Drive them from a config dictionary on the wrapper, in a _ready loop:

@export var sprite_overrides: Dictionary = {
"head_sprite": {"modulate": Color.RED},
"torso_sprite": {"z_index": 5},
}

func _ready() -> void:
for sprite_name in sprite_overrides:
var node := find_child(sprite_name, true, false)
if node:
for prop in sprite_overrides[sprite_name]:
node.set(prop, sprite_overrides[sprite_name][prop])

Verbose but stable; it only breaks if a sprite is renamed in Blender.

Your own animations alongside the imported ones

The imported AnimationPlayer holds the Blender-authored animations in an animation library under the default ("") key. To add your own:

  1. Add a separate AnimationPlayer to the wrapper (say UserAnimations).
  2. Author your animations into a named library on it (say "user").
  3. Trigger from Hero.gd: imported_player.play("idle") or user_player.play("user/death_special").

The imported library is regenerated on every reimport; your library is wrapper-owned and the import side never touches it.

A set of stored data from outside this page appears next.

### config.mk
export PLATFORM = sky130hd
export DESIGN_NAME = pipe_hazard_ctrl
export DESIGN_NICKNAME = d
export VERILOG_FILES = /design/src/rtl/pipe_hazard_ctrl_pkg.sv /design/src/rtl/pipe_hazard_ctrl_sat_counter.sv /design/src/rtl/pipe_hazard_ctrl.sv
export SDC_FILE = /design/constraint.sdc
export NUM_CORES = 1
export LEC_CHECK = 0
export CAP_MARGIN = 20
export CORE_ASPECT_RATIO = 1.4
export CORE_UTILIZATION = 51
export DETAILED_ROUTE_END_ITERATION = 10
export PLACE_DENSITY = 0.85
export SETUP_SLACK_MARGIN = 0.4
export SYNTH_ARGS = -nofsm -noshare
export SYNTH_HDL_FRONTEND = slang
export SYNTH_HIERARCHICAL = 1
export SYNTH_SLANG_ARGS = --single-unit
### constraint.sdc
create_clock -name clk -period 6.5 [get_ports clk]
set_clock_uncertainty 0.2 [all_clocks]
set_input_delay 0.65 -clock clk [delete_from_list [all_inputs] [get_ports clk]]
set_output_delay 0.65 -clock clk [all_outputs]
set_load 0.005 [all_outputs]
### src/rtl/pipe_hazard_ctrl_pkg.sv
// Shared definitions for the pipeline hazard controller: FSM states,
// PC source selector codes and the hard-wired zero register index.
package pipe_hazard_ctrl_pkg;

  typedef enum logic {
    RUN      = 1'b0,
    MEM_WAIT = 1'b1
  } state_e;

  localparam logic [1:0] PCSRC_SEQ = 2'd0;
  localparam logic [1:0] PCSRC_BR  = 2'd1;
  localparam logic [1:0] PCSRC_J   = 2'd2;

  localparam logic [4:0] REG_ZERO = 5'd0;

endpackage

### src/rtl/pipe_hazard_ctrl_sat_counter.sv
// Saturating event counter: counts up on inc, sticks at all-ones,
// cleared asynchronously by clr.
module sat_counter #(
  parameter int WIDTH = 16
) (
  input  logic             clk,
  input  logic             clr,
  input  logic             inc,
  output logic [WIDTH-1:0] count
);

  logic [WIDTH-1:0] count_q;

  // Count one event per cycle, holding once the counter is full
  always_ff @(posedge clk or posedge clr) begin
    if (clr) begin
      count_q <= '0;
    end else if (inc && (count_q != '1)) begin
      count_q <= count_q + 1'b1;
    end
  end

  assign count = count_q;

endmodule

### src/rtl/pipe_hazard_ctrl.sv
// Stall/flush sequencer for the 5-stage pipeline: load-use bubbles,
// MEM-stage redirects, a freeze while slow data memory is busy (with a
// timeout), and saturating stall/flush debug counters.
module pipe_hazard_ctrl
  import pipe_hazard_ctrl_pkg::*;
#(
  parameter int MEM_TIMEOUT = 64,
  parameter int CNT_W       = 16
) (
  input  logic             clk,
  input  logic             clr,
  input  logic [4:0]       id_rs,
  input  logic [4:0]       id_rt,
  input  logic             id_uses_rt,
  input  logic [4:0]       ex_writeReg,
  input  logic             ex_MemToReg,
  input  logic             mem_BranchEq,
  input  logic             mem_zero,
  input  logic             mem_Jump,
  input  logic             mem_MemToReg,
  input  logic             mem_MemWrite,
  input  logic             mem_ready,
  output logic             pc_hold,
  output logic             ifid_hold,
  output logic             ifid_flush,
  output logic             idex_hold,
  output logic             idex_flush,
  output logic             exmem_hold,
  output logic             exmem_flush,
  output logic             memwb_flush,
  output logic [1:0]       pc_src,
  output logic             err_timeout,
  output logic [CNT_W-1:0] stall_cnt,
  output logic [CNT_W-1:0] flush_cnt
);

  localparam int WCW = $clog2(MEM_TIMEOUT + 1);

  state_e         state_q, state_d;
  logic [WCW-1:0] waitCnt_q, waitCnt_d;
  logic           errTimeout_q, errTimeout_d;

  logic taken, redirect, memReq, loadUse;
  logic freeze, redirectFlush, bubble;
  logic [1:0] pcSrc;

  assign taken    = mem_BranchEq & mem_zero;
  assign redirect = taken | mem_Jump;
  assign memReq   = mem_MemToReg | mem_MemWrite;
  assign loadUse  = ex_MemToReg && (ex_writeReg != REG_ZERO) &&
                    ((ex_writeReg == id_rs) || (id_uses_rt && (ex_writeReg == id_rt)));

  // State, memory-wait counter and sticky timeout flag
  always_ff @(posedge clk or posedge clr) begin
    if (clr) begin
      state_q      <= RUN;
      waitCnt_q    <= '0;
      errTimeout_q <= 1'b0;
    end else begin
      state_q      <= state_d;
      waitCnt_q    <= waitCnt_d;
      errTimeout_q <= errTimeout_d;
    end
  end

  // Pick this cycle's action by priority: memory wait, redirect, load-use bubble
  always_comb begin
    state_d       = state_q;
    waitCnt_d     = waitCnt_q;
    errTimeout_d  = errTimeout_q;
    freeze        = 1'b0;
    redirectFlush = 1'b0;
    bubble        = 1'b0;
    pcSrc         = PCSRC_SEQ;
    case (state_q)
      RUN: begin
        if (memReq && !mem_ready) begin
          freeze    = 1'b1;
          state_d   = MEM_WAIT;
          waitCnt_d = '0;
        end else if (redirect) begin
          redirectFlush = 1'b1;
          pcSrc         = mem_Jump ? PCSRC_J : PCSRC_BR;
        end else if (loadUse) begin
          bubble = 1'b1;
        end
      end
      MEM_WAIT: begin
        if (mem_ready) begin
          state_d   = RUN;
          waitCnt_d = '0;
        end else if (waitCnt_q == WCW'(MEM_TIMEOUT)) begin
          state_d      = RUN;
          waitCnt_d    = '0;
          errTimeout_d = 1'b1;
        end else begin
          freeze    = 1'b1;
          waitCnt_d = waitCnt_q + 1'b1;
        end
      end
      default: begin
        state_d   = RUN;
        waitCnt_d = '0;
      end
    endcase
    if (clr) begin
      freeze        = 1'b0;
      redirectFlush = 1'b0;
      bubble        = 1'b0;
      pcSrc         = PCSRC_SEQ;
    end
  end

  assign pc_hold     = freeze | bubble;
  assign ifid_hold   = freeze | bubble;
  assign ifid_flush  = redirectFlush;
  assign idex_hold   = freeze;
  assign idex_flush  = redirectFlush | bubble;
  assign exmem_hold  = freeze;
  assign exmem_flush = redirectFlush;
  assign memwb_flush = freeze;
  assign pc_src      = pcSrc;
  assign err_timeout = errTimeout_q;

  sat_counter #(.WIDTH(CNT_W)) u_stallCnt (
    .clk   (clk),
    .clr   (clr),
    .inc   (pc_hold),
    .count (stall_cnt)
  );

  sat_counter #(.WIDTH(CNT_W)) u_flushCnt (
    .clk   (clk),
    .clr   (clr),
    .inc   (redirectFlush),
    .count (flush_cnt)
  );

endmodule

==> After elaboration in Yosys (flattened, before gate mapping) <==
Index checks and enable logic that the tools add are counted.
{ "word_totals": {"mem_bits_rw": 0, "regBits": 41, "wordCells": 54, "inputBits": 25, "rom_bits": 0, "memories": 0, "output_inout_bits": 43, "latch_bits": 0} }
{ "op_classes": {"reduce_logical": 10, "add_sub_neg": 3, "bitwise_logic": 7, "n_shift": 0, "magnitude_cmp": 0, "eq_ne": 6, "n_div": 0, "n_mul": 0, "muxes": 23} }
{ "ops": {"columns": ["op", "count"], "rows": [
  ["$add 16x1->16 const B", 2],
  ["$ne 16x16->1 const B", 2],
  ["$mux 7", 3],
  ["$pmux 7 s2", 1],
  ["$mux 1", 13],
  ["$eq 5x5->1", 2],
  ["$mux 2", 5],
  ["$add 7x1->7 const B", 1],
  ["$eq 7x7->1 const B", 1],
  ["$logic_and 1x1->1", 6],
  ["$reduce_bool 5->1", 1],
  ["$or 1x1->1", 4],
  ["$reduce_and 3->1", 1],
  ["$ne 2x2->1 const B", 1],
  ["$not 1->1", 2],
  ["$pmux 1 s2", 1],
  ["$and 1x1->1", 1],
  ["$logic_not 1->1", 1],
  ["$logic_or 1x1->1", 1]
]} }

==> Depth between registers and ports, before layout <==
Gate-level depths: netlist of run 1.
{ "depth": {"word_depth": 11, "ltp_mapped": 10, "mapped_depth_nobuf": 10} }

==> Cells and area by module <==
Netlist of run 1, hierarchy kept.
{ "by_module_without_submodules": {"columns": ["mod", "area_each_um2", "n_inst", "seq_area_each_um2", "cells_per_inst"], "rows": [
  ["sat_counter", 805.8, 2, 400.4, 71],
  ["pipe_hazard_ctrl", 720.7, 1, 225.2, 79]
]} }

==> Worst setup path after synthesis of run 1 <==
OpenSTA, ideal clock, no wires.
{ "synth_path": {"path_type": "input to register", "startpoint": "input ex_writeReg[3]", "endpoint": "register u_stallCnt.count_q[14] (netlist: u_stallCnt/count[14])", "setup_slack_ps": 3524, "n_path_buf": 0, "setup_ps": 125, "arrival_ps": 2651, "stages": 8, "path_cell_list": "xor2_1 > nor4_1 > a32oi_1 > o41ai_2 > and4_1 > nand3_1 > nor2_1 > mux2_2"} }
{ "synth_between": {"elab_chain_len": 11, "word_cells_on_any_way": 14} }
{ "synth_rtl": {"columns": ["element", "line_no", "rtl"], "rows": [
  ["from (decl)", "pipe_hazard_ctrl.sv:15", "input logic [4:0] ex_writeReg,"],
  ["$eq 5x5->1", "pipe_hazard_ctrl.sv:51", "((ex_writeReg == id_rs) || (id_uses_rt && (ex_writeReg == id_rt)));"],
  ["$logic_and 1x1->1", "pipe_hazard_ctrl.sv:51", null],
  ["$logic_or 1x1->1", "pipe_hazard_ctrl.sv:51", null],
  ["$logic_and 1x1->1 (*)", "pipe_hazard_ctrl.sv:50", "assign loadUse = ex_MemToReg && (ex_writeReg != REG_ZERO) &&"],
  ["$mux 1 (*)", "pipe_hazard_ctrl.sv:84", "end else if (loadUse) begin"],
  ["$mux 1 (*)", "pipe_hazard_ctrl.sv:81", "end else if (redirect) begin"],
  ["$mux 1 (*)", "pipe_hazard_ctrl.sv:77", "if (memReq && !mem_ready) begin"],
  ["$mux 1 (*)", "pipe_hazard_ctrl.sv:75", "case (state_q)"],
  ["$mux 1 (*)", "pipe_hazard_ctrl.sv:106", "if (clr) begin"],
  ["$or 1x1->1 (*)", null, null],
  ["via ifid_hold", "pipe_hazard_ctrl.sv:24", "output logic ifid_hold,"],
  ["$logic_and 1x1->1 (*)", "pipe_hazard_ctrl_sat_counter.sv:18", "end else if (inc && (count_q != '1)) begin"],
  ["to (signal assigned)", "pipe_hazard_ctrl_sat_counter.sv:19", "count_q <= count_q + 1'b1;"],
  ["to (decl)", "pipe_hazard_ctrl_sat_counter.sv:12", "logic [WIDTH-1:0] count_q;"]
]} }
Mark *: on every way through the listed nets, which the timed path passes. The rest lies on a longest branch.
A chain may end at the register's enable or synchronous reset.

==> Final worst setup path of run 1 <==
{ "layout_path": {"startpoint": "input ex_writeReg[3]", "endpoint": "output ifid_hold"} }
{ "layout_between": {"elab_chain_len": 10, "word_cells_on_any_way": 13} }
{ "layout_rtl": {"columns": ["element", "line_no", "rtl"], "rows": [
  ["$eq 5x5->1", "pipe_hazard_ctrl.sv:51", null],
  ["$logic_and 1x1->1", "pipe_hazard_ctrl.sv:51", null],
  ["$logic_or 1x1->1", "pipe_hazard_ctrl.sv:51", null],
  ["$logic_and 1x1->1 (*)", "pipe_hazard_ctrl.sv:50", null],
  ["$mux 1 (*)", "pipe_hazard_ctrl.sv:84", null],
  ["$mux 1 (*)", "pipe_hazard_ctrl.sv:81", null],
  ["$mux 1 (*)", "pipe_hazard_ctrl.sv:77", null],
  ["$mux 1 (*)", "pipe_hazard_ctrl.sv:75", null],
  ["$mux 1 (*)", "pipe_hazard_ctrl.sv:106", null],
  ["$or 1x1->1 (*)", "pipe_hazard_ctrl.sv:115", "assign ifid_hold = freeze | bubble;"],
  ["to (decl)", "pipe_hazard_ctrl.sv:24", null]
]} }
Every way passes the cells marked *; elsewhere a longest branch is shown, timed or not.

==> metrics, run 1 <==
number of instances in the synthesized netlist 221; most used routing layer met2; Worst setup SP type input port; Max Cap Viol 0; antenna violations before repair 0; Clock Power Share 0.243; Placed Instance Area 3050 µm²; CP arrival 3.24 ns; R2R Setup Slk 3.61 ns; Post-synth ARST share 1.00; nets 320; Yosys warning count 6; pre-CTS WS 2.41 ns; Area Growth Syn to Fin 34.3%; RSZ-0062 raised after global routing false; cell area after synthesis 2330 µm²; worst skew pair latency 0.30 ns; sequential area share after synthesis 0.440; endpoints failing hold 0; Slew headroom 0.474; grt met2 use 0.423; CP Capture Type output port; HP Class register to register; vias after detailed routing 1982; peak per-stage delay on the critical path 0.73 ns; #FFs+latches synth 41; Crit Path Class input port to output port; cts hold-fix bufs 0; number of diodes 0; wire per inst 15.4 µm; Final Cell Area 3130 µm²; CTS Sinks 41; final worst-path setup slack 2.41 ns; # DRC 0; Post-CTS Setup Inserts 0; CTS tree done; Worst Path Buf+Inv 2; TNS Setup 0 ns; global-route wire length before repair 8570 µm; GRT met3 Usage 0.0630; critical-path cell list clkdlybuf4s50_1 > xor2_1 > nor4_1 > a32oi_1 > o41ai_2 > clkdlybuf4s50_1; post-route ant nets 0; Clock Root Buffer clkbuf_8; # resized after CTS 0; io pins 68; sequential power share 0.496; Initial Util 0.541; top-area cell type share of the netlist area 0.440; total track usage 0.237; die area 4850 µm²; final wirelength 5420 µm; DR vias/cell 5.63; delay-heaviest family, CP buffers and inverters; 1st-pass router iterations 4; synth unique cells 42; worst-path maximum fanout 8; Final setup viols 0; Comb pwr share 0.261; Die Wd 59.2 µm; Core ar. 4310 µm²; Leak 1.36 nW; most frequent cells after synthesis 41 x dfrtp_1, 23 x xnor2_1, 17 x nand2_1; syn_nets 250; number of global-route vias before repair 1914; share of cells above drive strength 1 0.0925; Max Fclk 245 MHz; HPWL Detailed 4090 µm; largest area contributor in the netlist dfrtp_1; Worst VDD drop 0.000174 V; Worst Max-Slew Pin Slew 0.780 ns; CTS Buf Count 5; Finished Core Util 0.727; global-route congestion overflow total 0; H-tree depth 2; Routability Congestion 0.882; crit path time final 4.09 ns; Most Frequent Cell on Critical Path clkdlybuf4s50_1; Psw 0.000208 W; Top FF cell, synth dfrtp_1; Die Y 82.0 µm; CP max stage cell o41ai_2; Iter 0 DRT Violations 72; CTS clock-pin slew for the worst setup and hold paths 0.08 ns; overall power 0.000680 W; deepest clock path buffer count 2; Crit path required time 5.65 ns; status finished clean; I/O Buffers 67; pin count of the biggest net entering global routing 17; Switching Fraction 0.306; P per Cell Area 217 nW/µm²; grt met1 use 0.259; Mean Syn Cell Area 10.6 µm²; ranking of synthesized cells by area dfrtp_1 44%, xnor2_1 8.6%, xor2_1 3.8%; final period utilization 0.629; row count 28; Pint 0.000472 W; top-count cell post-synth dfrtp_1; number of synthesized flops with an enable pin 0; Max Slew Vio Count 0
placed cells by master, fill, tap and decap left out, types with 2 or more instances in the layout:
| cell type | instances |
|---|---|
| ha_1 | 4 |
| mux2_2 | 5 |
| xor2_1 | 10 |
| nand4_1 | 10 |
| nand4_2 | 2 |
| a21oi_1 | 5 |
| o21ai_0 | 4 |
| o21a_1 | 3 |
| nor2_1 | 13 |
| and2_1 | 2 |
| and3_1 | 10 |
| and4_1 | 6 |
| mux2i_1 | 2 |
| nand2_2 | 2 |
| nand2_1 | 17 |
| nand3_1 | 16 |
| clkdlybuf4s50_1 | 67 |
| inv_1 | 8 |
| a21o_1 | 2 |
| clkbuf_1 | 2 |
| and4_2 | 2 |
| a22o_1 | 3 |
| xnor2_1 | 23 |
| nor4_4 | 2 |
| and3_2 | 2 |
| nand4_4 | 2 |
| a211oi_1 | 2 |
| dfrtp_1 | 41 |
| nand2b_1 | 3 |
| nor3_1 | 3 |
| clkbuf_8 | 5 |
routing by layer:
layer  up-vias  share of wire  routed length [µm]
met2        77           0.52                2820
met5         -              0                   0
met1       949           0.39                2110
li1        944              -                   -
met3        12          0.071                 387
met4         0          0.019                 105
cell type report:
type                       count  area, µm²
multi-input combinational    168       1250
fill                         329       1180
sequential                    41       1030
timing repair buffer          67        671
clock buffer                   7       76.3
tap                           60       75.1
inverter                       8       30.0
clock inverter                 1       7.51
state kept, by name, indices dropped and copies added, names as in the netlist:
name	cells
waitCnt_q	7
err_timeout	1
u_stallCnt/count	16
state_q	1
u_flushCnt/count	16
power groups by stage:
stage          sequential [W]  clock (W)  combinational, W
2_1_floorplan        0.000333          0         0.0000779
3_3_place_gp         0.000340          0          0.000174
3_5_place_dp         0.000341          0          0.000178
4_1_cts              0.000337   0.000167          0.000179
5_1_grt              0.000345   0.000176          0.000193
6_report             0.000337   0.000165          0.000178
stage by stage:
step / hold WS [ns] / instances
3_5_place_dp: 0.263 / 344
2_1_floorplan: 0.260 / 221
5_1_grt: 0.295 / 352
4_1_cts: 0.280 / 352
6_report: 0.275 / 352
3_3_place_gp: 0.253 / 344
logic make-up after synthesis:
group,Yosys count,synth area share
and+or+nand+nor,96,0.262
muxes,7,0.0327
buffers and inverters,12,0.0258
adders and majority gates,4,0.0215
xor gates and xnor gates,33,0.124
AOI/OAI and AO/OA,28,0.0944
DFF,41,0.440
worst paths after layout:
path | startpoint | end | depth (start not counted)
hold / removal | err_timeout | err_timeout | 1
setup reg to reg | waitCnt_q[0] | u_stallCnt/count[14] | 10
min in group asynchronous | clr | waitCnt_q[5] | 2
setup / recovery | ex_writeReg[3] | ifid_hold | 6
max in group asynchronous | clr | u_stallCnt/count[6] | 2
hold reg to reg | err_timeout | err_timeout | 1
Power figures use the tool's default switching activity.
==> run 2, diff against run 1 <==
- CORE_UTILIZATION: 51 -> 47
- PLACE_DENSITY: 0.85 -> 0.79
- clock period: 6.5 -> 4.1 ns (I/O delays scaled with it)
==> run 2 against run 1 <==
  * Sequential cell count is the same
  * Clock power increased by 110%
  * Global-route usage is 1.6 points lower
  * Worst setup slack got worse by 1.8 ns
  * Largest cell class unchanged
==> metrics, run 2 (synthesis gave the netlist of run 1 again) <==
status finished clean; P per Cell Area 364 nW/µm² (+67%); CP arrival 2.83 ns (-0.41 ns); Area Growth Syn to Fin 36.4%; endpoints failing hold 0 (unchanged); Worst Max-Slew Pin Slew 0.668 ns (-0.112 ns); Worst VDD drop 0.000275 V (+58%); routed wl met2 2620 µm (-7.3%); worst skew pair latency 0.29 ns (about the same); DR vias/cell 5.43 (-3.5%); Final setup viols 0 (unchanged); met3 WL 404 µm (+4.4%); Iter 0 DRT Violations 99 (+38%); Leak 1.38 nW (+1.8%); Die Y 85.4 µm (+4.1%); commonest cells after routing, fill and taps aside 67 x clkdlybuf4s50_1, 41 x dfrtp_1, 23 x xnor2_1; wire per inst 15.0 µm (-2.5%); nets 321 (+0.31%); vias after detailed routing 1939 (-2.2%); final wirelength 5370 µm (-1.1%); wl on met1 2260 µm (+7.1%); Crit Path Class input port to output port; pre-CTS WS 0.558 ns (-1.86 ns); Placed Instance Area 3060 µm² (+0.41%); pin count of the biggest net entering global routing 17 (unchanged); number of diodes 0 (unchanged); final worst-path setup slack 0.656 ns (-1.75 ns); Core ar. 4800 µm² (+11%); antenna violations before repair 0 (unchanged); crit path time final 3.44 ns; total track usage 0.221 (-0.0156); # fillers 410 (+25%); Clock Root Buffer clkbuf_8; Routability Congestion 0.812 (-7.9%); Crit path required time 3.49 ns (-2.16 ns); HP Class register to register; share of cells above drive strength 1 0.102 (+0.00992); highest routed layer met4; io pins 68 (unchanged); Max Cap Viol 0 (unchanged); TNS Setup 0 ns (unchanged); I/O Buffers 67 (unchanged); die area 5250 µm² (+8.3%); deepest clock path buffer count 2 (unchanged); worst-path maximum fanout 8 (unchanged); most common cell after layout, fill and taps aside clkdlybuf4s50_1; H-tree depth 2 (unchanged); Max Slew Vio Count 0 (unchanged); Slew headroom 0.550 (+0.0758); CTS Sinks 41 (unchanged); RSZ-0062 raised after global routing false; global-route congestion overflow total 0 (unchanged); cts hold-fix bufs 0 (unchanged); Max Fclk 290 MHz; row count 30 (+7.1%); Worst setup SP type input port; CTS Buf Count 5 (unchanged); CP Capture Type output port; 1st-pass router iterations 4 (unchanged); HPWL Detailed 4080 µm (-0.22%); Die Wd 61.5 µm (+4.0%); CTS tree done; Final Cell Area 3180 µm² (+1.6%); post-route ant nets 0 (unchanged); # DRC 0 (unchanged); # resized after CTS 0 (unchanged); overall power 0.00116 W (+70%); final period utilization 0.840; Post-CTS Setup Inserts 0 (unchanged); number of global-route vias before repair 1951 (+1.9%); Initial Util 0.485 (-0.0558); CTS clock-pin slew for the worst setup and hold paths 0.07 ns (about the same); global-route wire length before repair 8780 µm (+2.4%)
==> run 2: changes by cell type in the layout (fill, tap and decap cells not counted), sizes merged <==
cell    previous run  this run
buf                0         1
bufinv             0         1
clkbuf             7         6
==> run 2: cell type report <==
type,count,area [µm²],area share
inverters,8,30.0,0.00944
well taps,64,80.1,0.0252
repair buffers,68,678,0.213
clock inverters,2,37.5,0.0118
multi-input cells,168,1250,0.392
clock buffers,6,82.6,0.0260
flip-flops and latches,41,1030,0.323
==> run 2: critical path, cell delays in order <==
cell	delay, ns
clkdlybuf4s50_1	0.48
xor2_1	0.19
nor4_1	0.27
a32oi_1	0.21
o41ai_2	0.65
clkdlybuf4s50_1	0.63
==> run 2: per-layer routing <==
layer | vias to the layer above | track usage
met2 | 72 | 0.361
met4 | 0 | 0.0768
met5 | - | 0
met3 | 8 | 0.0564
met1 | 920 | 0.277
li1 | 939 | -
==> run 2: worst paths after layout <==
path                                start                    to  slack, ns  depth (start not counted)
min reg2reg                   err_timeout           err_timeout       0.27                          1
min                           err_timeout           err_timeout       0.27                          1
min in group asynchronous             clr          waitCnt_q[5]       0.32                          3
max reg2reg                  waitCnt_q[1]  u_stallCnt/count[14]       1.29                         10
max                        ex_writeReg[1]               pc_hold       0.66                          6
max in group asynchronous             clr   u_flushCnt/count[3]       2.89                          2
==> run 2: report_power, final <==
group,leakage [nW],internal [W],switching (W)
Sequential,0.552,0.000455,0.0000807
Combinational,0.772,0.000174,0.000108
Clock,0.0574,0.000198,0.000141
==> run 2: stage by stage <==
| stage | utilization | hold slack, ns | instances |
|---|---|---|---|
| after floorplan | - | 0.0592 | 221 |
| after CTS | 0.662 | 0.283 | 357 |
| after detailed placement | 0.637 | 0.265 | 349 |
| final | 0.662 | 0.275 | 357 |
| after global routing | 0.662 | 0.306 | 357 |
| after global placement | 0.637 | 0.257 | 349 |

Edge cases and known costs

  • A bone renamed in Blender breaks any wrapper NodePath that used the old name. Treat renames as a cross-tool operation: rename in Blender, then grep the wrapper for the old name.
  • A sprite added or removed in the .proscenio: a removed sprite breaks any wrapper code addressing it (loud at runtime); an added sprite is visible but inert until you choose to address it.
  • Lots of animation events get painful past roughly ten per animation with the mirror-AnimationPlayer workaround. That is the signal to promote the event track type from idea to spec.
  • No live link between Blender and Godot today. Each Blender re-export means a Godot reimport. It is parked as a long-term idea; closing it likely reopens the no-GDExtension rule.

Why not just merge?

Full overwrite plus a wrapper was chosen over merging Blender's output into your edits. A marker-based merge was rejected: the schema has no stable IDs, so a bone rename would silently lose your attached scripts. A hybrid (overwrite by default, opt-in merge) is deferred until wrapper composition proves genuinely insufficient. The current approach needs zero merge code, stays safe when the plugin is uninstalled, and is idiomatic Godot.

Most pain points - effects, AI, materials, colliders - have a wrapper recipe above. The two that still bite, animation events and a live link, are better solved by dedicated specs than by merge logic.